*Directions*: Look below for the line containing "[worst max-delay path: cells"; from there, print each line exactly up to and including the line containing "Note: power is", and stop.

*** Provided records ***

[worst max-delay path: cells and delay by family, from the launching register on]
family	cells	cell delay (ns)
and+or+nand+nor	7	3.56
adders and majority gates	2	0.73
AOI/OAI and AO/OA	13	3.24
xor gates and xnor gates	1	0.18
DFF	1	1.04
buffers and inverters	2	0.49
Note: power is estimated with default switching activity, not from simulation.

*** End of Provided records ***
*** Provided records ***

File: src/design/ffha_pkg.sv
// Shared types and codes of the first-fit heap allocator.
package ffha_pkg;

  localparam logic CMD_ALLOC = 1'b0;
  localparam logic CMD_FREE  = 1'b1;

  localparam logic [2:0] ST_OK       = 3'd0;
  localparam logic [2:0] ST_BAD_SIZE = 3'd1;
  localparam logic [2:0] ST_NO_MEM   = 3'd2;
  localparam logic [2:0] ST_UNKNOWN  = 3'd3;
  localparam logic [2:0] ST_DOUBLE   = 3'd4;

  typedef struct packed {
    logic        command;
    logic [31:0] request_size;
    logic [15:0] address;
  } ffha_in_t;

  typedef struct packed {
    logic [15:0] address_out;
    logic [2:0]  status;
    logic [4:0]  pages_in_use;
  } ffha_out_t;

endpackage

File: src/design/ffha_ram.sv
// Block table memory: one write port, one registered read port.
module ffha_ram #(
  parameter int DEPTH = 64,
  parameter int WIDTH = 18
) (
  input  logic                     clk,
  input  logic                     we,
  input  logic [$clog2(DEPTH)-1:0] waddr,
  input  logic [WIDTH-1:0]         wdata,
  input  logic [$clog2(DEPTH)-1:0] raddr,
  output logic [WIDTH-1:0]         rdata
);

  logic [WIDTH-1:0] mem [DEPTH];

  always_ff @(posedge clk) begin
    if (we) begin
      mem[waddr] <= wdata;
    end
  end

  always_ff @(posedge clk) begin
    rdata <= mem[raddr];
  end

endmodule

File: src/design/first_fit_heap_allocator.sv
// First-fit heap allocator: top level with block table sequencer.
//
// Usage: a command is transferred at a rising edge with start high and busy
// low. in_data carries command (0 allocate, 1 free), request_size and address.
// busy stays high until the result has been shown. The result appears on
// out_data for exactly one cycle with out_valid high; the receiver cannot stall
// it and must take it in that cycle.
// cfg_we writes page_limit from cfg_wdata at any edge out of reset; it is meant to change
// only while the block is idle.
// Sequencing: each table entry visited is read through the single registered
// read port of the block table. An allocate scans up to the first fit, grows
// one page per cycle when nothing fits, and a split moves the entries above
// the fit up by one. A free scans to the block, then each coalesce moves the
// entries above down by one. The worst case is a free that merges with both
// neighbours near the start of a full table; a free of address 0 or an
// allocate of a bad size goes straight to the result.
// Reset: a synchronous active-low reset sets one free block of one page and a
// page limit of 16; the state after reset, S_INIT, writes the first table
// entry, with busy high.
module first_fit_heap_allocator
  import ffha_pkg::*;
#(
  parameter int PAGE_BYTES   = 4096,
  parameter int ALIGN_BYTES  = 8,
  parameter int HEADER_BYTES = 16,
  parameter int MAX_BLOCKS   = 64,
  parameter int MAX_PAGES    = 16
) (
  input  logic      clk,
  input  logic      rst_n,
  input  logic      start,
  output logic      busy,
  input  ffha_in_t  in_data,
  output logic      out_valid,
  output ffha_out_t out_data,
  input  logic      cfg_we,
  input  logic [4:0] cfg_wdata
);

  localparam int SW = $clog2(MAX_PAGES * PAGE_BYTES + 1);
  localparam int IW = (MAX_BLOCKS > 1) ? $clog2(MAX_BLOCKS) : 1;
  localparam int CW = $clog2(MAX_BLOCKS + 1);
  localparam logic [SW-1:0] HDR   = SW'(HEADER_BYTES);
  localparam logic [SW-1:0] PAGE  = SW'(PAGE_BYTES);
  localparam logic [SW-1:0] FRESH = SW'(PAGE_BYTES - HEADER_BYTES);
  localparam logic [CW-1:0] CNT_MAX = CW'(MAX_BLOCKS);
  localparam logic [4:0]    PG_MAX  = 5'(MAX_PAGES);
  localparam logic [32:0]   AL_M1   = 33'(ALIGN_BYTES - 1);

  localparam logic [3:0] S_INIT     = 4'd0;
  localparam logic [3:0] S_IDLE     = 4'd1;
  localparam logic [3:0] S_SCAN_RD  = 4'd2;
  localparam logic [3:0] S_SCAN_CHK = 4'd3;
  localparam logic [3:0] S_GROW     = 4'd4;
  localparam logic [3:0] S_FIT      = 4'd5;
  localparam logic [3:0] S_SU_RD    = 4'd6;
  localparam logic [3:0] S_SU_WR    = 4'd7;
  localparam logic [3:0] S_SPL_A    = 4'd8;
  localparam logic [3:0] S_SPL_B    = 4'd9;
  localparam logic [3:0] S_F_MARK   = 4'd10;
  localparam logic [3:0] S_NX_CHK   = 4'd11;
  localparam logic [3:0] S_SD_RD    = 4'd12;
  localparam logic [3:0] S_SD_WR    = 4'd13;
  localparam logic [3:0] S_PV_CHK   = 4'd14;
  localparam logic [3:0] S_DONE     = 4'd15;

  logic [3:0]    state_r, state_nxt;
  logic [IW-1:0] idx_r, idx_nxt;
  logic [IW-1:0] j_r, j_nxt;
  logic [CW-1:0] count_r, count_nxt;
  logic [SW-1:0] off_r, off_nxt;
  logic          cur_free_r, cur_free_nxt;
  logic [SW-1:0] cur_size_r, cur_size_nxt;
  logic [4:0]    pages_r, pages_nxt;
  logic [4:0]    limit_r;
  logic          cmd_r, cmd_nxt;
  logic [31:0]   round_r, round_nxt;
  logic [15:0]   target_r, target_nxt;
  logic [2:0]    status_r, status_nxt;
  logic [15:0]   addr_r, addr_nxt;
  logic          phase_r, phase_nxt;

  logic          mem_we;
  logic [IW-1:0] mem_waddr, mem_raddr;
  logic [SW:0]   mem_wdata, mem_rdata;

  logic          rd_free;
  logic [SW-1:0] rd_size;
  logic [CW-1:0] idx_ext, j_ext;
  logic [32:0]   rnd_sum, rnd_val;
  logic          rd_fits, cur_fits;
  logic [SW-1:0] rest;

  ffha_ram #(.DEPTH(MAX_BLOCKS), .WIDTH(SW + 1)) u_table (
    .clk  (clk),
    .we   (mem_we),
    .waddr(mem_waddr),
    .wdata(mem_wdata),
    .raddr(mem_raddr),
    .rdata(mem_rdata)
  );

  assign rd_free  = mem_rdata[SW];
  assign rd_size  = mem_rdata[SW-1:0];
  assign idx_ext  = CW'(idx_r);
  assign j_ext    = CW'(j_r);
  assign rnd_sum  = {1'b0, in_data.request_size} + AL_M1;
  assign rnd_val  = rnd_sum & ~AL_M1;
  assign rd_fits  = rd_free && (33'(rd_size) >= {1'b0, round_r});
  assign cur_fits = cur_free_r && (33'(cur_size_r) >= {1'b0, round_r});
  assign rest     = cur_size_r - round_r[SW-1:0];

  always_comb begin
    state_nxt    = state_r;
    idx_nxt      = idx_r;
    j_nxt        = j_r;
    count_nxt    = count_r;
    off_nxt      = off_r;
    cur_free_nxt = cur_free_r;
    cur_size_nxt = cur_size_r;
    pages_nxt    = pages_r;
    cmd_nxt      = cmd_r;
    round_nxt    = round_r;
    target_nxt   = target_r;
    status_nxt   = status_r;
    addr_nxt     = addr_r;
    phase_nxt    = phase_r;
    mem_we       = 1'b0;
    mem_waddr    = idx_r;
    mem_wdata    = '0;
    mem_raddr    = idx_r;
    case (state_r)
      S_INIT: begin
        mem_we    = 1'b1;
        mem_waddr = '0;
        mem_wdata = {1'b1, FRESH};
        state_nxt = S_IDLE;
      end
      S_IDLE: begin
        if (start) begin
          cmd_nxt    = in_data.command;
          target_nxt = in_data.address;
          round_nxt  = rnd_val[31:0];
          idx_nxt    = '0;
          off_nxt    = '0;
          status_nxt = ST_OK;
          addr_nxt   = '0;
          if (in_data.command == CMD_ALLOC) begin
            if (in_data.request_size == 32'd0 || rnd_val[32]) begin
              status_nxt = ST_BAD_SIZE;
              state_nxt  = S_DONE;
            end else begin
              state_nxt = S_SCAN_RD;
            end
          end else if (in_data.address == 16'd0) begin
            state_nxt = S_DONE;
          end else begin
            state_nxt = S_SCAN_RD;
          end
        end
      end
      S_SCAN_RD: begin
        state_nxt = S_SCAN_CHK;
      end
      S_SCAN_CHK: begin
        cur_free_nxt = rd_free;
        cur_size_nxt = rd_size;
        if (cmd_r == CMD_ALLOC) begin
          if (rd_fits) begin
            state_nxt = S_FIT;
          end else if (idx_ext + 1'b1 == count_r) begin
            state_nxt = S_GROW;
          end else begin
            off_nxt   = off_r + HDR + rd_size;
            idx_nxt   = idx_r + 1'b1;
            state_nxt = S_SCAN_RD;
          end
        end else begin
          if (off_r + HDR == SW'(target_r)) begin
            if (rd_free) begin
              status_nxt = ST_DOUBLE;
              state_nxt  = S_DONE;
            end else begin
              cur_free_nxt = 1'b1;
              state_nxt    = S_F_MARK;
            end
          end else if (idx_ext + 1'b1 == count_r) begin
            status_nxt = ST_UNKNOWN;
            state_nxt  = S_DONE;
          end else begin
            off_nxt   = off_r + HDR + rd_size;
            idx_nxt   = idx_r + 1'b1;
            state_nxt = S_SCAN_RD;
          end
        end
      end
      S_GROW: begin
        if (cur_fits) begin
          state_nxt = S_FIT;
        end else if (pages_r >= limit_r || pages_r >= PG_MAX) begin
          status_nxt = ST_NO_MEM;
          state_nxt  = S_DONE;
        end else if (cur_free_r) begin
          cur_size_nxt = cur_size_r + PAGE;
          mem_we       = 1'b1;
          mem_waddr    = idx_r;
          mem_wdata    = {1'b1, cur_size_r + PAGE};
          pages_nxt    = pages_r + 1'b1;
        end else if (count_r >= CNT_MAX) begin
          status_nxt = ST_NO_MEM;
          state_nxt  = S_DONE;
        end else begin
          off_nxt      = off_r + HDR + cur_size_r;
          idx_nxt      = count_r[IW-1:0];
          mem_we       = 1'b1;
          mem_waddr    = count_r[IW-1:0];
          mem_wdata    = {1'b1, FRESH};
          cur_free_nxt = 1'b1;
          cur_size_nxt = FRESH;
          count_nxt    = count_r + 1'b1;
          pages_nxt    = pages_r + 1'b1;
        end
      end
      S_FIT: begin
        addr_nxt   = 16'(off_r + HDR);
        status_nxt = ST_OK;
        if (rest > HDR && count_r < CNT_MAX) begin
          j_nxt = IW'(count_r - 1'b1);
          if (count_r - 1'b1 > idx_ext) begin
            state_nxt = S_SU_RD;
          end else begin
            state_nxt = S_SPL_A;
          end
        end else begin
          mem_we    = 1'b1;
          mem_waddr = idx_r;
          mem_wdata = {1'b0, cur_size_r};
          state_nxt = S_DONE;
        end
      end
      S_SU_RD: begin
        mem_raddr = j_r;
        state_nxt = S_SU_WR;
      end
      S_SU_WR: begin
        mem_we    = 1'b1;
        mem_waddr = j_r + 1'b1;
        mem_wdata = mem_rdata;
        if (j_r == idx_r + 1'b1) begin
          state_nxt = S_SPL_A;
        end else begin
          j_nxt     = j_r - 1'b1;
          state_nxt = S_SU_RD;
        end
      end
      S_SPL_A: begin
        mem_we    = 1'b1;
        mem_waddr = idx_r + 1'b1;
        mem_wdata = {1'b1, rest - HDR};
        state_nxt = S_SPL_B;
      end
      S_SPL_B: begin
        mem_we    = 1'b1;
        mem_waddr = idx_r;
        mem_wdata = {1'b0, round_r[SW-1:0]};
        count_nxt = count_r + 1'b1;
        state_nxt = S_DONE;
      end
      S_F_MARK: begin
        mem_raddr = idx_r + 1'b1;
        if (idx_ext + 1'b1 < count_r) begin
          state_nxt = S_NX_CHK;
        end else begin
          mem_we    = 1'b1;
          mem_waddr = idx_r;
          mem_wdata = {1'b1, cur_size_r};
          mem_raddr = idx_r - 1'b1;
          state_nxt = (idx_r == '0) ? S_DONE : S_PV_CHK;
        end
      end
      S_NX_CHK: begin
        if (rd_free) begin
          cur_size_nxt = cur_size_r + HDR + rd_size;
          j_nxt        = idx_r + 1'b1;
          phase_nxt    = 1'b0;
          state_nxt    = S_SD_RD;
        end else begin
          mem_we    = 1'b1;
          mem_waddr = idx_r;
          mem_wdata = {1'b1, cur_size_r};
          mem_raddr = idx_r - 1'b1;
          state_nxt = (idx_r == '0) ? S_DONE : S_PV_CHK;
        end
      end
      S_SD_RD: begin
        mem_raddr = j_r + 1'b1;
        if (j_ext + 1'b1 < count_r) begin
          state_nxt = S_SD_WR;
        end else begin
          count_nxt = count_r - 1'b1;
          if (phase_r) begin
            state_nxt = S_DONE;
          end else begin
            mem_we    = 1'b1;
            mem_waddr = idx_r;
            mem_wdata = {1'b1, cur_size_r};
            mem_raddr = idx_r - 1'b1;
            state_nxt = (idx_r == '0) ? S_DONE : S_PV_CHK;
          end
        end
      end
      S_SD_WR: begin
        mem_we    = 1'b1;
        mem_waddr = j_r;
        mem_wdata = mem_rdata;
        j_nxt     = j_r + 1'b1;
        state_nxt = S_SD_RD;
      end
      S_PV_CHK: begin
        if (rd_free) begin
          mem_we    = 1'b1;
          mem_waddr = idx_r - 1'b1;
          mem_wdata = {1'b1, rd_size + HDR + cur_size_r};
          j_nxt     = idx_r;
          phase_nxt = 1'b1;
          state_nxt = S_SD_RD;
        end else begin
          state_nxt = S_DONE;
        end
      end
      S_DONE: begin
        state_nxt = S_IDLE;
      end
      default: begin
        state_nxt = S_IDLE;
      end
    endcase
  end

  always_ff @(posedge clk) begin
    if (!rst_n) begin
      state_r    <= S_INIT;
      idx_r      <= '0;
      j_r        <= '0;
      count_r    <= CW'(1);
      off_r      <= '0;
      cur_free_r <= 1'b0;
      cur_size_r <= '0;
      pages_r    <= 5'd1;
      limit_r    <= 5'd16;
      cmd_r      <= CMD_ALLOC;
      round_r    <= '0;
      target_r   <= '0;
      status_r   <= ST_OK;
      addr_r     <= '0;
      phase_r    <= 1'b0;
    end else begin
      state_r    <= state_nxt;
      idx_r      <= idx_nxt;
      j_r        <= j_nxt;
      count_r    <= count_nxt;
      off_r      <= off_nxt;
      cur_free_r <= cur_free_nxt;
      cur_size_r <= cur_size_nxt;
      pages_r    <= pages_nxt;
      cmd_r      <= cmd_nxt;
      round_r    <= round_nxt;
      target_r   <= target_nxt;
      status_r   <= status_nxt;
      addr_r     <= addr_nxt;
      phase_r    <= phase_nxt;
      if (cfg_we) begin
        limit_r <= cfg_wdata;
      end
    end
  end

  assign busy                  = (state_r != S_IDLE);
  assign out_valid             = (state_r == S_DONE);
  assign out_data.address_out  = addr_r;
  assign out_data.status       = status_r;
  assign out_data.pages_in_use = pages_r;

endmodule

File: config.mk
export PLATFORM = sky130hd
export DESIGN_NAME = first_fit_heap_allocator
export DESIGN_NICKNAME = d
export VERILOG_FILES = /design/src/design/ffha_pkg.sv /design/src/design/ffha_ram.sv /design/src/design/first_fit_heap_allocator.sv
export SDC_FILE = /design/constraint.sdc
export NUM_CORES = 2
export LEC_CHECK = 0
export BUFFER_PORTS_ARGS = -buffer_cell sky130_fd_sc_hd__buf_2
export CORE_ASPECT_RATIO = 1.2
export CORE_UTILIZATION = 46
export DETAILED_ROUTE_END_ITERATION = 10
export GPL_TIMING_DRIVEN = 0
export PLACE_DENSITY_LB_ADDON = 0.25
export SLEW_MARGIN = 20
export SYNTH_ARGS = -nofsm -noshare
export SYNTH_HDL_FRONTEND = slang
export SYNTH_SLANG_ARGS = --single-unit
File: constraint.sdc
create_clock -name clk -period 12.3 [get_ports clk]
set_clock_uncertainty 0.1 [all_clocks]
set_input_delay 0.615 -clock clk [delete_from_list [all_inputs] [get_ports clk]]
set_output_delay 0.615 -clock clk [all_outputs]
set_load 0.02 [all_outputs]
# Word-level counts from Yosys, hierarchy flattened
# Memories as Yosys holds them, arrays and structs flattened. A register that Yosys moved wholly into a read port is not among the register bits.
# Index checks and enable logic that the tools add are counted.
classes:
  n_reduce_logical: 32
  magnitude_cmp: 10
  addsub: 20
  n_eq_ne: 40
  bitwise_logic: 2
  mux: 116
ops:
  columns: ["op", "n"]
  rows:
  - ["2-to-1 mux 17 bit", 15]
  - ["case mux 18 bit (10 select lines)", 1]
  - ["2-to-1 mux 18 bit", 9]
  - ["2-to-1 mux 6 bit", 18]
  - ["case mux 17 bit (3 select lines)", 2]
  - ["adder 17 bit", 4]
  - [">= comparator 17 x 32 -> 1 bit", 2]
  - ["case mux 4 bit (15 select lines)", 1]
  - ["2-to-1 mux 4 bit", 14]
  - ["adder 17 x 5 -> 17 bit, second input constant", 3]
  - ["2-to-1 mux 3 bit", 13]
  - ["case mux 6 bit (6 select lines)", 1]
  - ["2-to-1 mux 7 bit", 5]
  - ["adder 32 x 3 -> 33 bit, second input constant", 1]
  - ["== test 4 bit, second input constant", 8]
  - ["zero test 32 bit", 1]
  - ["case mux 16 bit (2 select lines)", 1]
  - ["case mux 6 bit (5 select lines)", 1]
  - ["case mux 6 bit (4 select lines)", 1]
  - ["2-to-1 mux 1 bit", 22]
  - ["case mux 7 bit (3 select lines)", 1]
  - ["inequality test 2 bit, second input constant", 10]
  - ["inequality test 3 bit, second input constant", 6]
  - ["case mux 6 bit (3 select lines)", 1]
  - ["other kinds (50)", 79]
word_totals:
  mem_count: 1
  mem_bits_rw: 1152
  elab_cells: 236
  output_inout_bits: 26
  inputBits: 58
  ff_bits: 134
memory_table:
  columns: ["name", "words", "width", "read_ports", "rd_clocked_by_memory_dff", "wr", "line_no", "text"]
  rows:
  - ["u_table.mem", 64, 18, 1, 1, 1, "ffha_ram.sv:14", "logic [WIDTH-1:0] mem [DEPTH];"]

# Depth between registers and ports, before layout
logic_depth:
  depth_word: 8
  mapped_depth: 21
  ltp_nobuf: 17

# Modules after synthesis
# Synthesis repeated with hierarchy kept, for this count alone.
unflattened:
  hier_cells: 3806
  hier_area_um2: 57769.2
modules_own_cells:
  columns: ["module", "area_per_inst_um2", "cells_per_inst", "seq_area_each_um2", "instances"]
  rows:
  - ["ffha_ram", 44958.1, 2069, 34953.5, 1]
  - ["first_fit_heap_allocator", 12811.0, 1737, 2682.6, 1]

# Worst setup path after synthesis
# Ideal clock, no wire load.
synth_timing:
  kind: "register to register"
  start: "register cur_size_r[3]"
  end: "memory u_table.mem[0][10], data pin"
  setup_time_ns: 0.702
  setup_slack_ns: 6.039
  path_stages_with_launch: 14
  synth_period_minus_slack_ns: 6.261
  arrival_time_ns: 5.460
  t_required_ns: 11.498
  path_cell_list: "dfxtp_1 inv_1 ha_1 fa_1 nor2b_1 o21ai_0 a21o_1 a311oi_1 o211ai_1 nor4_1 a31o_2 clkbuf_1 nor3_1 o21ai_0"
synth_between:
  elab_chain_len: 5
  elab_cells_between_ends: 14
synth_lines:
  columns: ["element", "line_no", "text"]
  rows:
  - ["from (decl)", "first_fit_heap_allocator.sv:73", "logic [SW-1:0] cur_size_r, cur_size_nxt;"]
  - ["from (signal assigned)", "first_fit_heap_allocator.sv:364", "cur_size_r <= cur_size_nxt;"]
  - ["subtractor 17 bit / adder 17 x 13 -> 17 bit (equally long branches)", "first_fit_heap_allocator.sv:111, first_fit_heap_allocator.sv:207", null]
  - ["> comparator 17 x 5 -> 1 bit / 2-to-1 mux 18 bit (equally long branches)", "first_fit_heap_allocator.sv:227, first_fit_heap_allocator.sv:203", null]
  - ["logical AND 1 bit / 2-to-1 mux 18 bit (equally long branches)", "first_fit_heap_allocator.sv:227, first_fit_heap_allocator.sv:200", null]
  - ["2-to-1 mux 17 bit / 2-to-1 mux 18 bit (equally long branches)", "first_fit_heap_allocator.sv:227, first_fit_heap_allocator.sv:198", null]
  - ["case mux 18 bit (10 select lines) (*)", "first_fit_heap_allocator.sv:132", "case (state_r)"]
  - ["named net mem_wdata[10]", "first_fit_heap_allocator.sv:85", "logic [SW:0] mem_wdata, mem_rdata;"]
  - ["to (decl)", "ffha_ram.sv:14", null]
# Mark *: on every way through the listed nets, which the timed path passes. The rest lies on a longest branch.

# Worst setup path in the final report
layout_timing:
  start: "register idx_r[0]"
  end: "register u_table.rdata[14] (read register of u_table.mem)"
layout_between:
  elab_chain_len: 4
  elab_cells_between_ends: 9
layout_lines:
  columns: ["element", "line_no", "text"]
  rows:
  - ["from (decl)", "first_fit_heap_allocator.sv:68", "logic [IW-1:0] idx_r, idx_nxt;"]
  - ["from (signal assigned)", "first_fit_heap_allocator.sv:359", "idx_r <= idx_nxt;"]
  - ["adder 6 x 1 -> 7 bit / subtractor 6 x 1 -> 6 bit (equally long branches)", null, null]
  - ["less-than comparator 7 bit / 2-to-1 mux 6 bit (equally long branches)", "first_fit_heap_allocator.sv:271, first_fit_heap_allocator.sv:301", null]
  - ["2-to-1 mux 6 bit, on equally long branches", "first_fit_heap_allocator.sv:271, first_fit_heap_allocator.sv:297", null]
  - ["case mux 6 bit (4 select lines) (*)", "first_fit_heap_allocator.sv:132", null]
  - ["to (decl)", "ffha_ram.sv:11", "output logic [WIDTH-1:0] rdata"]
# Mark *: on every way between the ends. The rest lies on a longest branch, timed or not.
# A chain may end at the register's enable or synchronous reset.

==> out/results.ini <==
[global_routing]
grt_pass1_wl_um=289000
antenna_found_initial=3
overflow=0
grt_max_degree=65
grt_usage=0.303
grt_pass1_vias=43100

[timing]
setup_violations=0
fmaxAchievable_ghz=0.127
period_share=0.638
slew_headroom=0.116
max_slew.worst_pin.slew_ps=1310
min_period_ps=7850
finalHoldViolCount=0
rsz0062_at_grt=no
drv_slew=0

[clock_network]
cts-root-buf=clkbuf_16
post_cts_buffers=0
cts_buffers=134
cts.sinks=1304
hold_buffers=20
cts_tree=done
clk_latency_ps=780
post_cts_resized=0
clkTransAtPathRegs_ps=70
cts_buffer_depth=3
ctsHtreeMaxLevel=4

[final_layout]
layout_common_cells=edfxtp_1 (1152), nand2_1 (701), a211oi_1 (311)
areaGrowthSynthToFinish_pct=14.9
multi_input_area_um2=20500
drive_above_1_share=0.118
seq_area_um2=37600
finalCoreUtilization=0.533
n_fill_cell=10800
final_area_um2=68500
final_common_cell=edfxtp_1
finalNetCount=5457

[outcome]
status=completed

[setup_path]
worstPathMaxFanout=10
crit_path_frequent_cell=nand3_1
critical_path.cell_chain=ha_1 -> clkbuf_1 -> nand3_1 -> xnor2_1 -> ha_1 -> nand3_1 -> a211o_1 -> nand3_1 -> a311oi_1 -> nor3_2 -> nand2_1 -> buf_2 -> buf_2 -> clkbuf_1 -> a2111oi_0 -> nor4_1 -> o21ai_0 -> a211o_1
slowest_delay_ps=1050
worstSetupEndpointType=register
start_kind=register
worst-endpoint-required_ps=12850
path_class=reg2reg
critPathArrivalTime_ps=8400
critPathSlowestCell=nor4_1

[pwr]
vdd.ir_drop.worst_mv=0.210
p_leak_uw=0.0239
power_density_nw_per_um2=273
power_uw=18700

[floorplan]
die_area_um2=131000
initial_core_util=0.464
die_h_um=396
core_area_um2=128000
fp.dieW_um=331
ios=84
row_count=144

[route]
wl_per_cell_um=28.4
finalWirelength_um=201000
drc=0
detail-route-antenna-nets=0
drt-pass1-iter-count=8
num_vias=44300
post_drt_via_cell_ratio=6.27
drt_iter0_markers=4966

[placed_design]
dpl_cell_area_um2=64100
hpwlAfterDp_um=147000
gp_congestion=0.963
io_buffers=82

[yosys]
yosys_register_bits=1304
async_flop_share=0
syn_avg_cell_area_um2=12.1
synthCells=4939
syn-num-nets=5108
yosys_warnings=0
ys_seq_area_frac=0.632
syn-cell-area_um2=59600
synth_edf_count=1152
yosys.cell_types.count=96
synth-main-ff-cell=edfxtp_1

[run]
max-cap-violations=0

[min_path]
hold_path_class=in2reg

*** End of Provided records ***

*Exercise response*:
[worst max-delay path: cells and delay by family, from the launching register on]
family	cells	cell delay (ns)
and+or+nand+nor	7	3.56
adders and majority gates	2	0.73
AOI/OAI and AO/OA	13	3.24
xor gates and xnor gates	1	0.18
DFF	1	1.04
buffers and inverters	2	0.49
Note: power is estimated with default switching activity, not from simulation.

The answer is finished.